The EFF’s case hinged on the fact that there were podcast-like productions that dated back to before the 1996 patent was filed. CNN’s Internet Newsroom – which started in 1995 – was shown to have episodes, an updated compilation file and a predetermined URL for said file. Personal Audio lawyers argued that CNN’s stories were “not different episodes” because they are neither “a series nor are they a programme”. But the courts ultimately sided with EFF thanks to other shows such as Quirks & Quarks that also emerged ahead of the patent.
In other words, podcasts are now safe from patent litigation – well, almost safe. Personal Audio could still take the case to the Supreme Court.

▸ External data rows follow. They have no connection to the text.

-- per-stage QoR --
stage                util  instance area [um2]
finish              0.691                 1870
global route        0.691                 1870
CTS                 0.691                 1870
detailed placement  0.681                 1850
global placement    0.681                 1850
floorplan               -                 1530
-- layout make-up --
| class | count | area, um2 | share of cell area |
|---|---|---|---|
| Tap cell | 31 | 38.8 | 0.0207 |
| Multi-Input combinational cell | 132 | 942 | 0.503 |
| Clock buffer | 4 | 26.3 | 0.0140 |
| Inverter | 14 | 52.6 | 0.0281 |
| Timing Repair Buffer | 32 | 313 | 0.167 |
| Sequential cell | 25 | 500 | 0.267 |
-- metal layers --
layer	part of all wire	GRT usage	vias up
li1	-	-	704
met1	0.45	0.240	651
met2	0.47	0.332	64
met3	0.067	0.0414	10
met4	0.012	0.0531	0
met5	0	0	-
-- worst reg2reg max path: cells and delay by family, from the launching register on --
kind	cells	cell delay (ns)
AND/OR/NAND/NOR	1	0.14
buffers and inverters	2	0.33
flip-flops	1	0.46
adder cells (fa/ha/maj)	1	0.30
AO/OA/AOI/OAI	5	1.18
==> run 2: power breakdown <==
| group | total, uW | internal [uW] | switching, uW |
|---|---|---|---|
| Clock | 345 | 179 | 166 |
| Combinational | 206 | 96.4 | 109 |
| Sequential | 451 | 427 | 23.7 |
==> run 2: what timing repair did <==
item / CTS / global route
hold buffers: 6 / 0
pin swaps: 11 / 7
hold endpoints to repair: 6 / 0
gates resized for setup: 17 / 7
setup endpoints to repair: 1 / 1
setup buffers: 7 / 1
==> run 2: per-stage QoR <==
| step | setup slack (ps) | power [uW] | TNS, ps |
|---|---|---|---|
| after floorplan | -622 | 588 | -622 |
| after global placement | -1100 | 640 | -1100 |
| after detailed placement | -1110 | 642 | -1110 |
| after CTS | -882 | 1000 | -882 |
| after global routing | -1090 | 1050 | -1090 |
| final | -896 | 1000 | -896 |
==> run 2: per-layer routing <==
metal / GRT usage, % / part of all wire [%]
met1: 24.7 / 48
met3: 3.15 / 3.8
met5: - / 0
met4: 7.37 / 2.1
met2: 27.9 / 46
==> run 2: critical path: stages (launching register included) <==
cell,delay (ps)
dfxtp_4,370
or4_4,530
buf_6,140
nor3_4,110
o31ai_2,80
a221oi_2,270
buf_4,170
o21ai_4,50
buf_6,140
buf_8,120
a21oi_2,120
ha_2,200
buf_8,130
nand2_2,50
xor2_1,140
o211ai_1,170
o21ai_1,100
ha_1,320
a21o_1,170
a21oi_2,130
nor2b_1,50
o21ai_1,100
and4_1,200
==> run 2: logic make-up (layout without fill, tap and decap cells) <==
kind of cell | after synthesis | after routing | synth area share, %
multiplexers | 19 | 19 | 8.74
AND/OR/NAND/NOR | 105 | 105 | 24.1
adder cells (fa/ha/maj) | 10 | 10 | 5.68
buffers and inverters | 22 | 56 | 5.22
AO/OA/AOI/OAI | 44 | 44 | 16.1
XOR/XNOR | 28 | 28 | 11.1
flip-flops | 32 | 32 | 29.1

But if Personal Audio has been sitting on this patent since 1996, how come this has only come to a head now? To understand that, you need to revisit the 1990s…
A long time coming
Personal Audio started life in the 1990s, hoping to strike it rich with a digital media player – an MP3 player before the iPod made the concept mainstream. It didn’t get anywhere, but the company’s founder Jim Logan discovered that the patents he’d filed in the process were useful in lawsuits against other companies. Another of the company’s patents covered the concept of playlists, and as a result Personal Audio was able to get money out of a few larger companies – including $8 million from Apple.
But in 2013 Personal Audio expanded its lawsuits to include podcasters, falling back on Patent No 8,112,504 and its “system for disseminating media content representing episodes in a serialised sequence”. Legal demand letters were sent out, and it became quite a high-profile battle, with comedian Adam Carolla raising a $500,000 legal defence fund after his own podcast was challenged. His battle with Personal Audio was eventually settled, with an interesting note in the company’s companion press release: that it wouldn’t sue any podcasters “making modest amounts of money from podcasting”.

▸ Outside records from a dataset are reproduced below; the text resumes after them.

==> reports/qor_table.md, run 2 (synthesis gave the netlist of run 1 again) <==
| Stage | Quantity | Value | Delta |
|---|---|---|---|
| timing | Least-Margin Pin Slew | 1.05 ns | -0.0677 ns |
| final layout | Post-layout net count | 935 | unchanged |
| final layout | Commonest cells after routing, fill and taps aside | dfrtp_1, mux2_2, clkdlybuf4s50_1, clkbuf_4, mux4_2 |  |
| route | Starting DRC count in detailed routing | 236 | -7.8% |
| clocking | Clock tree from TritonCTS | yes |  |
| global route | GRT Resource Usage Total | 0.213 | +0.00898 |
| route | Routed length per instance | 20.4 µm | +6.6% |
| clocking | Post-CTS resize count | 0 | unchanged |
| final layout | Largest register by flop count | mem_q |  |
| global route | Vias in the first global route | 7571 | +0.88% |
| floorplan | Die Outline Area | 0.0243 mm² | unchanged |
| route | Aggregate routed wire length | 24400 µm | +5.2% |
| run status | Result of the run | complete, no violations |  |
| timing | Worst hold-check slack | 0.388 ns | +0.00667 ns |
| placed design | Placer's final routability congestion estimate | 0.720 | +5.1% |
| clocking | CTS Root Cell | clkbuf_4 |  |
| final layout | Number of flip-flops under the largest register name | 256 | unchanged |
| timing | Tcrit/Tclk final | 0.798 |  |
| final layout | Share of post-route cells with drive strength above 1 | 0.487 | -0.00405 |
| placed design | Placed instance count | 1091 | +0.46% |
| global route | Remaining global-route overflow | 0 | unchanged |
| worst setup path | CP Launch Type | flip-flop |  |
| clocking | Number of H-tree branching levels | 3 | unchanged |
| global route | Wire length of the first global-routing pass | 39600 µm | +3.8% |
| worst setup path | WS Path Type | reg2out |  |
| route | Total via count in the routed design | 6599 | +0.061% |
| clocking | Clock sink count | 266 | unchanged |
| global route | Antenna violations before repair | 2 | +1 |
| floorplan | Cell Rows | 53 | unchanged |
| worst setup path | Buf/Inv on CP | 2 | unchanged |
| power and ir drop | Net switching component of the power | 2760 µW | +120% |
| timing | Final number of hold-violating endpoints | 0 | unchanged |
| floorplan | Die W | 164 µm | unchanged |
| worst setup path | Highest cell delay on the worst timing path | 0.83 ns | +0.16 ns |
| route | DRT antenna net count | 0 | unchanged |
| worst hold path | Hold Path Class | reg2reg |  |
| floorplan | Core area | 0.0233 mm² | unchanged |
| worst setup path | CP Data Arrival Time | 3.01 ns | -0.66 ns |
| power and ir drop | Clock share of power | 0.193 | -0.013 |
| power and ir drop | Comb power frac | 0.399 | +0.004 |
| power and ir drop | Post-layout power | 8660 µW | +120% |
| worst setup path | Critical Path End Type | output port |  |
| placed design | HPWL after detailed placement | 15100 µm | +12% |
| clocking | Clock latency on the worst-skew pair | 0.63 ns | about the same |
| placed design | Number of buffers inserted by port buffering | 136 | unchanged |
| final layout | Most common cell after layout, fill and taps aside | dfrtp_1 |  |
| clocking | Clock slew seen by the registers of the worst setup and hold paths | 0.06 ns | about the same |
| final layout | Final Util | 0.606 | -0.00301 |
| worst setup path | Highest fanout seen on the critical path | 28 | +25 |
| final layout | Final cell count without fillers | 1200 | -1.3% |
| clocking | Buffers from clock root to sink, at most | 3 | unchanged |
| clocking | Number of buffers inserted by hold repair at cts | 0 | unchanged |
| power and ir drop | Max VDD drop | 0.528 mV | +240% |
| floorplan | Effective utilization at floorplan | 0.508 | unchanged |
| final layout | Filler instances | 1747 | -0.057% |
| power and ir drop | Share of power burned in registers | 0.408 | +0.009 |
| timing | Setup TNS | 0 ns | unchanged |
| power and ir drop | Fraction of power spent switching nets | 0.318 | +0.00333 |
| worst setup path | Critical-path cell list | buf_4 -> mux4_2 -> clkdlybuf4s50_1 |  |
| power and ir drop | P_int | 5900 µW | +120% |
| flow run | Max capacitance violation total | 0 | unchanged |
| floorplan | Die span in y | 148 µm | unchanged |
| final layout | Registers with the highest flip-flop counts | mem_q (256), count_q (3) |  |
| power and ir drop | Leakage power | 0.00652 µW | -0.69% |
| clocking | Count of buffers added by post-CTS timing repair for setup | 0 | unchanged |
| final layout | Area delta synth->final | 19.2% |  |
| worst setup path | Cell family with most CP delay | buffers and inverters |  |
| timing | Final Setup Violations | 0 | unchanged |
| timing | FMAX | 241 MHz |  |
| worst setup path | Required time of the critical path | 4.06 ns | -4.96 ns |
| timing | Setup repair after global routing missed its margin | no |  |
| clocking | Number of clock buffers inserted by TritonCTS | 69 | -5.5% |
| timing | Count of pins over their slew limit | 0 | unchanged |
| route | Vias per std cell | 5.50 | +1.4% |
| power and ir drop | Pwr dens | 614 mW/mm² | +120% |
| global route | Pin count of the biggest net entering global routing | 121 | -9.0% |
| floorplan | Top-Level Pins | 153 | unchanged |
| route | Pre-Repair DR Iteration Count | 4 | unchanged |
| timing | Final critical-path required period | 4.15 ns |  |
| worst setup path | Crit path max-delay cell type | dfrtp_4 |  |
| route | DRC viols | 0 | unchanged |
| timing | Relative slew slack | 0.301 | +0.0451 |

Meanwhile, Personal Audio continued to chase bigger fish. In September 2014, the company’s podcasting patent convinced a jury in Texas that CBS owed Personal Audio $1.3 million.
You can see Personal Audio’s own justification for its dogged pursuit of podcasters here, but it’s something of a moot point now: the company hasn’t attempted to sue anyone since 2015, when it confronted Google over other audio patents, and now Patent No 8,112,504 is no longer a threat. It could well take the case to the Supreme Court, but for now, podcasters rich or poor can carry on about their business without the fear of legal action.